TASK GOAL: Look through the listing below and work out how many of its lines hold the word "longest". Give only the number.
'''
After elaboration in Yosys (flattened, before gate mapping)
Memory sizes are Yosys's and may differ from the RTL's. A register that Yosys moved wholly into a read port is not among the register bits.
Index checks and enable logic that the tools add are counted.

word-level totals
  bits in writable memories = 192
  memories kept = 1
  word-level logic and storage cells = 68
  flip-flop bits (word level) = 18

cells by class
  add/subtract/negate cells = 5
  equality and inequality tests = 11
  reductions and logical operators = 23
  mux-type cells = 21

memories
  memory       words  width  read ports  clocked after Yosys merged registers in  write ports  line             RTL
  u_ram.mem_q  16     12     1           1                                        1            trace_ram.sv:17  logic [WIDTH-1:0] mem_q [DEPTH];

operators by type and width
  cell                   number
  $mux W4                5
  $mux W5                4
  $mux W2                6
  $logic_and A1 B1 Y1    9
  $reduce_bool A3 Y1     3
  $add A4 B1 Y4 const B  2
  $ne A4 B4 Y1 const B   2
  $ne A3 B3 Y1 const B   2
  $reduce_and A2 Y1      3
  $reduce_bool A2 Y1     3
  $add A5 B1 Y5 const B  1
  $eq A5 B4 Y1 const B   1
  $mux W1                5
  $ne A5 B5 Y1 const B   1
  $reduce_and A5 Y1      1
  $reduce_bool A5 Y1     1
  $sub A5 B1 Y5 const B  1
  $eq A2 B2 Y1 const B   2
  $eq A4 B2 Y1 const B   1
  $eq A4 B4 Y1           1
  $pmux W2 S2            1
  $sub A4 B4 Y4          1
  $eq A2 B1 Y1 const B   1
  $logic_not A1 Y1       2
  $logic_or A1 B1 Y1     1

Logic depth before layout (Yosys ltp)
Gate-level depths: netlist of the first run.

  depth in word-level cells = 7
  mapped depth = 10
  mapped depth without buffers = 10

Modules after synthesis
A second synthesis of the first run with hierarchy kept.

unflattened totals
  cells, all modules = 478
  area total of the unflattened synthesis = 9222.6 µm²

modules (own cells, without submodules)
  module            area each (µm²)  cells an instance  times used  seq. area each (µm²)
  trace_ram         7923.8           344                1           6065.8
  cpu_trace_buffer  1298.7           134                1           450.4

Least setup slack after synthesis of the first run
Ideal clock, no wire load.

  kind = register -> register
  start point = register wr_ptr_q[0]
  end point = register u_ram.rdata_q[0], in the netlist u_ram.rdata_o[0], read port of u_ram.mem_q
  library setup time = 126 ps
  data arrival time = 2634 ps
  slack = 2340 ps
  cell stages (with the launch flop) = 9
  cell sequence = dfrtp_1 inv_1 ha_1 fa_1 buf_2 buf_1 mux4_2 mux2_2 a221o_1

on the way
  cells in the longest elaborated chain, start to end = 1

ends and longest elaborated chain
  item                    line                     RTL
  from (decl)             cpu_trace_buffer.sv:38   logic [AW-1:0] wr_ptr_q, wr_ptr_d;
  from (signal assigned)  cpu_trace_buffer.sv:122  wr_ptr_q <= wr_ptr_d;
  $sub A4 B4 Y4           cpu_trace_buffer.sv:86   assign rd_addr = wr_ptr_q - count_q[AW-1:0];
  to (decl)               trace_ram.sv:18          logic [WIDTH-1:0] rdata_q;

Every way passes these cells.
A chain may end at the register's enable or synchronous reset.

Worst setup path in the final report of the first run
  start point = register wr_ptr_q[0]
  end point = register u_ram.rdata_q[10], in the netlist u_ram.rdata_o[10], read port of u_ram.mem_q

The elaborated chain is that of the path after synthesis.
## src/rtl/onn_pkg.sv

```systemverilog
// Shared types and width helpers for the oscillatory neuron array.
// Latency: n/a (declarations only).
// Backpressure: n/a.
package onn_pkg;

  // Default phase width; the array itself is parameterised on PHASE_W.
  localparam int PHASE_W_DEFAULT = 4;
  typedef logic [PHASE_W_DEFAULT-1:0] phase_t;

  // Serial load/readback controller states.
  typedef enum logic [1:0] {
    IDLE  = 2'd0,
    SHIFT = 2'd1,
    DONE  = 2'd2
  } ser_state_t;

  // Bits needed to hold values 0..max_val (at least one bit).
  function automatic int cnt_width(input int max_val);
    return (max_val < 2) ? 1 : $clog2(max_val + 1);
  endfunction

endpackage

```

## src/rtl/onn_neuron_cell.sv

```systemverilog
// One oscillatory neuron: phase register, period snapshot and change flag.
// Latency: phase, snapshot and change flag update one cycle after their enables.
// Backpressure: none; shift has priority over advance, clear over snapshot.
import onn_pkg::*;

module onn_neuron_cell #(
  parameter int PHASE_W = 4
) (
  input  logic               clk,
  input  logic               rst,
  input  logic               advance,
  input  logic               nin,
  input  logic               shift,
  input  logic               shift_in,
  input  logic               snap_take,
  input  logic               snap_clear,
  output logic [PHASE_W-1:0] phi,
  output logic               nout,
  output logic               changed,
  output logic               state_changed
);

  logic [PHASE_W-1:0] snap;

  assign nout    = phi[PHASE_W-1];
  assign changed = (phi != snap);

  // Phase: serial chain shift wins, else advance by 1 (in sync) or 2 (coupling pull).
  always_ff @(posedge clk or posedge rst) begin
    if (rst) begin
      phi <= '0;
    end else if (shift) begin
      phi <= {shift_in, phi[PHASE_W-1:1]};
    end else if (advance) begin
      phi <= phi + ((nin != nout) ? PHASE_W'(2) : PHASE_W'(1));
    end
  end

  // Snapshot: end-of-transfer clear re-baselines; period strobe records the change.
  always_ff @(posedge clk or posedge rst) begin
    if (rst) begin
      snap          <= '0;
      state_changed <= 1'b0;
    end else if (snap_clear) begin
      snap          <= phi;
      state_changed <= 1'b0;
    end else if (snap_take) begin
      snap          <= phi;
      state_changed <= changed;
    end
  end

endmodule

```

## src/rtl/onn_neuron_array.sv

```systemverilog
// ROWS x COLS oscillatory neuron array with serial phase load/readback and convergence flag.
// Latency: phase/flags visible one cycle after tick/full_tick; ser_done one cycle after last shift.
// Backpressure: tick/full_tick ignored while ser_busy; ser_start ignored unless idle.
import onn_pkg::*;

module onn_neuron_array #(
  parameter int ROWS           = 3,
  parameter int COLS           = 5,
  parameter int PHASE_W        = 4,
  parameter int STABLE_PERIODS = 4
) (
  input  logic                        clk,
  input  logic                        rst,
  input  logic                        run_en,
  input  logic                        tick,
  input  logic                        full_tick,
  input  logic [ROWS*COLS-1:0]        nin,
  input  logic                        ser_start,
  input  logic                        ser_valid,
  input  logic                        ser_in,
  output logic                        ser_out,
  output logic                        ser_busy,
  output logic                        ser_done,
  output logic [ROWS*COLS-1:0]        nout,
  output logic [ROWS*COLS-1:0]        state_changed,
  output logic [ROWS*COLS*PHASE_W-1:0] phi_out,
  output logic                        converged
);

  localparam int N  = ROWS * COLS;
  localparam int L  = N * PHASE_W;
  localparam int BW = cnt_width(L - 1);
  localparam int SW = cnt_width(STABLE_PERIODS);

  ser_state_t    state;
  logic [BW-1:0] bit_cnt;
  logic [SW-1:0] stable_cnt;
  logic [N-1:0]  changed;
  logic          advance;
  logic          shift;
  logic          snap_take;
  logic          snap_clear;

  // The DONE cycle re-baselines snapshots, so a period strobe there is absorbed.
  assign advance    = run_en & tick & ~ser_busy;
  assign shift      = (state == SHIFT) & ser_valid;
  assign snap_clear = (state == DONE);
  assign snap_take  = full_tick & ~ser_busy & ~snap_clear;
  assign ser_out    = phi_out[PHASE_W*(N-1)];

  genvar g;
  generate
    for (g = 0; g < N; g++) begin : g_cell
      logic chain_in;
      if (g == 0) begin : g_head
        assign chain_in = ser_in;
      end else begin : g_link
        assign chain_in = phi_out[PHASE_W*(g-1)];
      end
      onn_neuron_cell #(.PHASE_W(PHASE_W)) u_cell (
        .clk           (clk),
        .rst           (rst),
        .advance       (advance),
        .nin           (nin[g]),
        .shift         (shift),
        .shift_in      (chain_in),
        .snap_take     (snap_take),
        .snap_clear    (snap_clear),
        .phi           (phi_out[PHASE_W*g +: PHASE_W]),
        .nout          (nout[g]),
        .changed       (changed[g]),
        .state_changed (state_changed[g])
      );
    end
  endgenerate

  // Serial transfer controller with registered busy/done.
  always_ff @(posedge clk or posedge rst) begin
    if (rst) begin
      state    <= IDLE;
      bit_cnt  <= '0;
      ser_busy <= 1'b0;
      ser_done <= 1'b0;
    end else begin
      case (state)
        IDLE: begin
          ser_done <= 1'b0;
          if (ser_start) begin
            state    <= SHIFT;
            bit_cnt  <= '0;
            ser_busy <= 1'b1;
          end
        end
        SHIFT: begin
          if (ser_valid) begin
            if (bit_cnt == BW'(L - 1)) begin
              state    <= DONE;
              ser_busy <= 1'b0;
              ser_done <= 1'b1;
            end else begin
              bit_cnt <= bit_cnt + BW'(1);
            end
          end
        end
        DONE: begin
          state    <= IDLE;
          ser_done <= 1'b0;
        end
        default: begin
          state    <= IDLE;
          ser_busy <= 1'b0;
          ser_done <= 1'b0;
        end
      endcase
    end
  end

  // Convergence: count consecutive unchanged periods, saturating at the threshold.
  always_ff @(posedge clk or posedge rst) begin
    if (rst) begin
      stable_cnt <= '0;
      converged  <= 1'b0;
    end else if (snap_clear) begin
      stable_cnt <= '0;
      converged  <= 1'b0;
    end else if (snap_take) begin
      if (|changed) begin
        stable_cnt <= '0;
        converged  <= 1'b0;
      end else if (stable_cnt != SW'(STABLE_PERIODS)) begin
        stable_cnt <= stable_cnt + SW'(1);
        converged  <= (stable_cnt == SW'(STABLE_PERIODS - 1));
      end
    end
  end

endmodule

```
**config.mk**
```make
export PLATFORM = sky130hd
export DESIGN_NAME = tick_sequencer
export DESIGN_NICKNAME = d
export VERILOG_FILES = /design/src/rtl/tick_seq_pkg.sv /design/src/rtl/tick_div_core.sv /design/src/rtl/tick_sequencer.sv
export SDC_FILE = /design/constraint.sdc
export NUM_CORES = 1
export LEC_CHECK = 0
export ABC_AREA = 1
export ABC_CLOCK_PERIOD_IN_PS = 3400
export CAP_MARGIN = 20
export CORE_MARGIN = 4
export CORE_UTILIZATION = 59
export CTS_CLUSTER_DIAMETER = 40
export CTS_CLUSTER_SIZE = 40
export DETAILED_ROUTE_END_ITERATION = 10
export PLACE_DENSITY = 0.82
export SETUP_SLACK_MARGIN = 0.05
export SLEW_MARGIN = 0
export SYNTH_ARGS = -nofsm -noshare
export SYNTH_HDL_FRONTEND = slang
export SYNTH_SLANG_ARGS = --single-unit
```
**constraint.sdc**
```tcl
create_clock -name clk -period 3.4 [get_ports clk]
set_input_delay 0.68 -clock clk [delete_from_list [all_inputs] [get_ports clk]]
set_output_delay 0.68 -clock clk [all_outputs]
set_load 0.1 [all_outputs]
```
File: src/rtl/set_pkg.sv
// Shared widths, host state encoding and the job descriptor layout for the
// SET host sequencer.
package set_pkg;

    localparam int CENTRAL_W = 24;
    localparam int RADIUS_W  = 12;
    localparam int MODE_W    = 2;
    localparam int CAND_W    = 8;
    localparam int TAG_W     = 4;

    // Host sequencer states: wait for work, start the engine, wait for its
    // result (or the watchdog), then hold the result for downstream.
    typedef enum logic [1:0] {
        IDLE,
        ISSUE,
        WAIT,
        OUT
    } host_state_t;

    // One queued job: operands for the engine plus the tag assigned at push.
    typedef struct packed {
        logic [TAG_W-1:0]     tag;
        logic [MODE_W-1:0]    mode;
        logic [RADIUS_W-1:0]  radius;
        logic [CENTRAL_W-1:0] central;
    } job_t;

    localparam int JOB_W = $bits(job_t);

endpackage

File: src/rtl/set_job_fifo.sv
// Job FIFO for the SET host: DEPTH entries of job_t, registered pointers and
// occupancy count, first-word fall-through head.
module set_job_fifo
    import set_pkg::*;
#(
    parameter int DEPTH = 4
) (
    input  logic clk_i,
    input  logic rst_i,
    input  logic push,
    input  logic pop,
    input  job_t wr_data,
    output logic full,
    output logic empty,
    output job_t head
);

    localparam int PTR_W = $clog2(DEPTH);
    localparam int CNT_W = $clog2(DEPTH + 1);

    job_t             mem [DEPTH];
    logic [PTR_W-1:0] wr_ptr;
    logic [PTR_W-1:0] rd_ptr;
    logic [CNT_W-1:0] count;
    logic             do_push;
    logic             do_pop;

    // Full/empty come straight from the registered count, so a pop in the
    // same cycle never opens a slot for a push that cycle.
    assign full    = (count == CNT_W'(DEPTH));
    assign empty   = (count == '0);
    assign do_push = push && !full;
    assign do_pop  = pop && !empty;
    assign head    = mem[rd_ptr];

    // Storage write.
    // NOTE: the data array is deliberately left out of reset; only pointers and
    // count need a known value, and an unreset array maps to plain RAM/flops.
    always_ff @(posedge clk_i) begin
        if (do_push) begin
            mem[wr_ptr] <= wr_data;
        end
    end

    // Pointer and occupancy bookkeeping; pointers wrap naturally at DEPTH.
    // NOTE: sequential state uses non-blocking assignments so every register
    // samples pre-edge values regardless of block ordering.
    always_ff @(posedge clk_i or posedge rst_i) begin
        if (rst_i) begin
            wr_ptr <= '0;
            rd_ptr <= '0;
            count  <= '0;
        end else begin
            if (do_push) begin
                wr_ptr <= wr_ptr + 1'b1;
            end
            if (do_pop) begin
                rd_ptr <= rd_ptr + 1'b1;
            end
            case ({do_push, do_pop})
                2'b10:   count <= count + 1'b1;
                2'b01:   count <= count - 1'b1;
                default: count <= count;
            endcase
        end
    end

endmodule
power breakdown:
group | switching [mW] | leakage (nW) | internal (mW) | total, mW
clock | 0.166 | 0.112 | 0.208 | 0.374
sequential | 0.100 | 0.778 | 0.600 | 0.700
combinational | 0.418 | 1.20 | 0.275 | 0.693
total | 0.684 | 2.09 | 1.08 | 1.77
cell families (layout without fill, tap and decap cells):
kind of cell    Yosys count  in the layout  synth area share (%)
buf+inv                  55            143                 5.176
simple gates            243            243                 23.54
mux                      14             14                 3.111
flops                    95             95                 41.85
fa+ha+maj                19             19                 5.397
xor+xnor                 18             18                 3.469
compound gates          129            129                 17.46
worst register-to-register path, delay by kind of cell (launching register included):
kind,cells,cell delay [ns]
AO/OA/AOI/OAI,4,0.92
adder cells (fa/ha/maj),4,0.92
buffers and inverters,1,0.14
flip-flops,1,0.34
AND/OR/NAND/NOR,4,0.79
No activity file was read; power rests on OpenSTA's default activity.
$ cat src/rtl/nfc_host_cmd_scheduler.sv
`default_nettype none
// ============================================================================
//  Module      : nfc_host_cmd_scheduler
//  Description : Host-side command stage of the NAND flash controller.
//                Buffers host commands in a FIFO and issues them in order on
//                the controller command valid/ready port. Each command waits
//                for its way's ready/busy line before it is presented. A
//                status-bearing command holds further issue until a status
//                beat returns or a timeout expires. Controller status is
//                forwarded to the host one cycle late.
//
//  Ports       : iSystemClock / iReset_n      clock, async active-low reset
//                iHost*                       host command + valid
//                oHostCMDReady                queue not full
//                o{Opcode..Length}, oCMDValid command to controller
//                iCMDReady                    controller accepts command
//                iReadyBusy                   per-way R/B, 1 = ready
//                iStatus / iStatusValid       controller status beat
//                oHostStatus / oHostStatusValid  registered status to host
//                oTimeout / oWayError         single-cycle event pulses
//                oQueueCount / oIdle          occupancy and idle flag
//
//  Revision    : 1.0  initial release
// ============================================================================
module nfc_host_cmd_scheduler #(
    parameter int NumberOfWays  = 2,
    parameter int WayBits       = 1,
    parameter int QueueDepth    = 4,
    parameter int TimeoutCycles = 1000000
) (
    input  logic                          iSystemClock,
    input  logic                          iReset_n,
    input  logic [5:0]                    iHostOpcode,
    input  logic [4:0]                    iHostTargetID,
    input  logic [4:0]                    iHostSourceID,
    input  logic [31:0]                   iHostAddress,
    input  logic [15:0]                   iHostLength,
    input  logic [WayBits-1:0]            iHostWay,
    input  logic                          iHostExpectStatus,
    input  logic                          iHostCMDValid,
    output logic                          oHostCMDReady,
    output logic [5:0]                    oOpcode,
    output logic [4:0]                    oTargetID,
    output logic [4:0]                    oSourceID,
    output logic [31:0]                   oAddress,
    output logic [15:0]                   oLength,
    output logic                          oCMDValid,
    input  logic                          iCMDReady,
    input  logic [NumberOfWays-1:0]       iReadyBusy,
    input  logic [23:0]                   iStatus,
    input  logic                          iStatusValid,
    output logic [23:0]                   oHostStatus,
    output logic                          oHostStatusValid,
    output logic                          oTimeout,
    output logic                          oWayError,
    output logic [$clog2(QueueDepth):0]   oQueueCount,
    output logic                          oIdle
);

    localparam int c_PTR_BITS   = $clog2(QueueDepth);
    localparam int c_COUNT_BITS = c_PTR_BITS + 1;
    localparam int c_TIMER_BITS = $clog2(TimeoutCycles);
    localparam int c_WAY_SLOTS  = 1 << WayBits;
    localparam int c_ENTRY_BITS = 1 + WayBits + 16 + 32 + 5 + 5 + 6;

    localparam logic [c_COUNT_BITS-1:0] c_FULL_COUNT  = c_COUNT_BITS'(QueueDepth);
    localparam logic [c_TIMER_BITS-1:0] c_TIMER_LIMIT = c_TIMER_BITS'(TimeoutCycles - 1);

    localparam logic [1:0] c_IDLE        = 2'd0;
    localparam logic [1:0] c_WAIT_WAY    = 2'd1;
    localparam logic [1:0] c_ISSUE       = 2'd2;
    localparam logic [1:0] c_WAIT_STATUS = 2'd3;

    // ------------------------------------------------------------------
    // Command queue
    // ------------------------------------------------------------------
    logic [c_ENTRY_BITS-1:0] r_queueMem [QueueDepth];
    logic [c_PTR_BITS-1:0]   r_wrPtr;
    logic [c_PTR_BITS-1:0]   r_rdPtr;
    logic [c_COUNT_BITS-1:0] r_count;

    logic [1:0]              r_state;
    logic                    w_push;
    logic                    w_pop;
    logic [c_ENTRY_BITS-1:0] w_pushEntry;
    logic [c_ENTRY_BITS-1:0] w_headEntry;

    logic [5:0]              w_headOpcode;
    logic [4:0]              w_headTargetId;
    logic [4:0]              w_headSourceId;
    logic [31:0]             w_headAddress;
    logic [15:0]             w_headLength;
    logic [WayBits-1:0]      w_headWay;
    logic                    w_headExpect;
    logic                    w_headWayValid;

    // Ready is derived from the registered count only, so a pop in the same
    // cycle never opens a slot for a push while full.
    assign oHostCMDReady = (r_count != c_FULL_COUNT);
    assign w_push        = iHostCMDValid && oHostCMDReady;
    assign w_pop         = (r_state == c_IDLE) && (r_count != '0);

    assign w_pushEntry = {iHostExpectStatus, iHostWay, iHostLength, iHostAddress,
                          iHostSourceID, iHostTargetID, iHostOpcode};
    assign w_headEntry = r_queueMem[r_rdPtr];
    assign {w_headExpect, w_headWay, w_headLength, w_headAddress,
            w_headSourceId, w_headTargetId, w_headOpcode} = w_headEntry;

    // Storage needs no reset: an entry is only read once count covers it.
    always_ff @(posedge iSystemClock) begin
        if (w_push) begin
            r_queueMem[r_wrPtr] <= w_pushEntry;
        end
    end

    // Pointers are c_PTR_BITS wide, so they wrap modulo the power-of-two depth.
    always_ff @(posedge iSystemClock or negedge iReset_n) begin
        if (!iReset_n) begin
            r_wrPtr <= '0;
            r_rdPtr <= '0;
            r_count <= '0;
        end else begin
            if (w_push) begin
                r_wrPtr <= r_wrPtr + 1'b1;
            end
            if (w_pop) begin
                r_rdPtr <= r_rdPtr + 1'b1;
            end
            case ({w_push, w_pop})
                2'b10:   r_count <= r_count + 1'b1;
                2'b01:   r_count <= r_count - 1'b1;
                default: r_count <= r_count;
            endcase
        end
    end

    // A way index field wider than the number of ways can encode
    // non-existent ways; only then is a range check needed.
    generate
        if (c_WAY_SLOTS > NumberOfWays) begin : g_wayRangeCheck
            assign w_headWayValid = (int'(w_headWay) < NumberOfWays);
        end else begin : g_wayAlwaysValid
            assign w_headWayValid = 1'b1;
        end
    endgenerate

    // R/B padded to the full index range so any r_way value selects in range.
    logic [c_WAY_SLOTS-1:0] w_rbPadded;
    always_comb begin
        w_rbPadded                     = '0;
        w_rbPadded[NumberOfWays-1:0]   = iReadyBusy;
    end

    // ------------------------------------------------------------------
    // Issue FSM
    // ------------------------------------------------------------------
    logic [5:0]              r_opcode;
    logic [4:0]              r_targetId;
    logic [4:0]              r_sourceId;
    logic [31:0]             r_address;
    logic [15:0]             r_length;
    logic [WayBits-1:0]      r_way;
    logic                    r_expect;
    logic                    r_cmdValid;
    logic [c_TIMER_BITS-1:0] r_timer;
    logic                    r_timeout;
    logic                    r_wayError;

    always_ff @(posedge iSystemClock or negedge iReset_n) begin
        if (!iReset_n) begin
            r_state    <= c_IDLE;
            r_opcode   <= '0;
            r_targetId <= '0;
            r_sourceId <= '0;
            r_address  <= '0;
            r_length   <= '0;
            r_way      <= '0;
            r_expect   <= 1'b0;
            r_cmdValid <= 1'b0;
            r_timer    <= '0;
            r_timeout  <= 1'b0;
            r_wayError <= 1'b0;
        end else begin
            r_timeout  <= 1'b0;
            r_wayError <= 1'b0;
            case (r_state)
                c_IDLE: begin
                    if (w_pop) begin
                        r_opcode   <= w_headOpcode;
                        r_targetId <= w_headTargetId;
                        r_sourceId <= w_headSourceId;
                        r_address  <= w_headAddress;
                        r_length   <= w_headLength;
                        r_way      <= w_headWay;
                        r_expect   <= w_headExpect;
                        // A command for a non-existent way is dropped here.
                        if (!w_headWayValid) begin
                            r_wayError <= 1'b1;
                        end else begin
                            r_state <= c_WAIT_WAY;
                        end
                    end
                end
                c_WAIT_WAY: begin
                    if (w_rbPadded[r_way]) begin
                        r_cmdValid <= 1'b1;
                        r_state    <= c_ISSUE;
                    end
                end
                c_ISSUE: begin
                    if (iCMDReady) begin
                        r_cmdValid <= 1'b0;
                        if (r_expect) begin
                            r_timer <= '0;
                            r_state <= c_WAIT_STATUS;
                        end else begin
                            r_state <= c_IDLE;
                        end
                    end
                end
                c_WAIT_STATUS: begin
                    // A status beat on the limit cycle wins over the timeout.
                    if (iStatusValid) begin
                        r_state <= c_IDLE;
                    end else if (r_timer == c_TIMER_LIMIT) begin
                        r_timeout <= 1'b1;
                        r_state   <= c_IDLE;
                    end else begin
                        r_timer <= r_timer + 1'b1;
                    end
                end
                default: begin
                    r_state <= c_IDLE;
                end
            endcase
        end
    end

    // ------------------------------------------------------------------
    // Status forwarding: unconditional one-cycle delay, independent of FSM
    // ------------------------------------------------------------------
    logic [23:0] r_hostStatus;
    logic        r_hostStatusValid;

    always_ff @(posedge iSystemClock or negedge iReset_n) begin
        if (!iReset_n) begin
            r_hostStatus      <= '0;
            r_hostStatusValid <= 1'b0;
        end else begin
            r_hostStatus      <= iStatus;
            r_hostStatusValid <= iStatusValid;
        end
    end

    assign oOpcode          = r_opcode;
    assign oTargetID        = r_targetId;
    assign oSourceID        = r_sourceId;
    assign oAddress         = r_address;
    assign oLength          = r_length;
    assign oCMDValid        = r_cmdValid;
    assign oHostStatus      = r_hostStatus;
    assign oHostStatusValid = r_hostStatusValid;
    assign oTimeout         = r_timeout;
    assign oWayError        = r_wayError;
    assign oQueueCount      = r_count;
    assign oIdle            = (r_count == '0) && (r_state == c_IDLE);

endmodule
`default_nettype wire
'''
EXPECTED OUTPUT: 2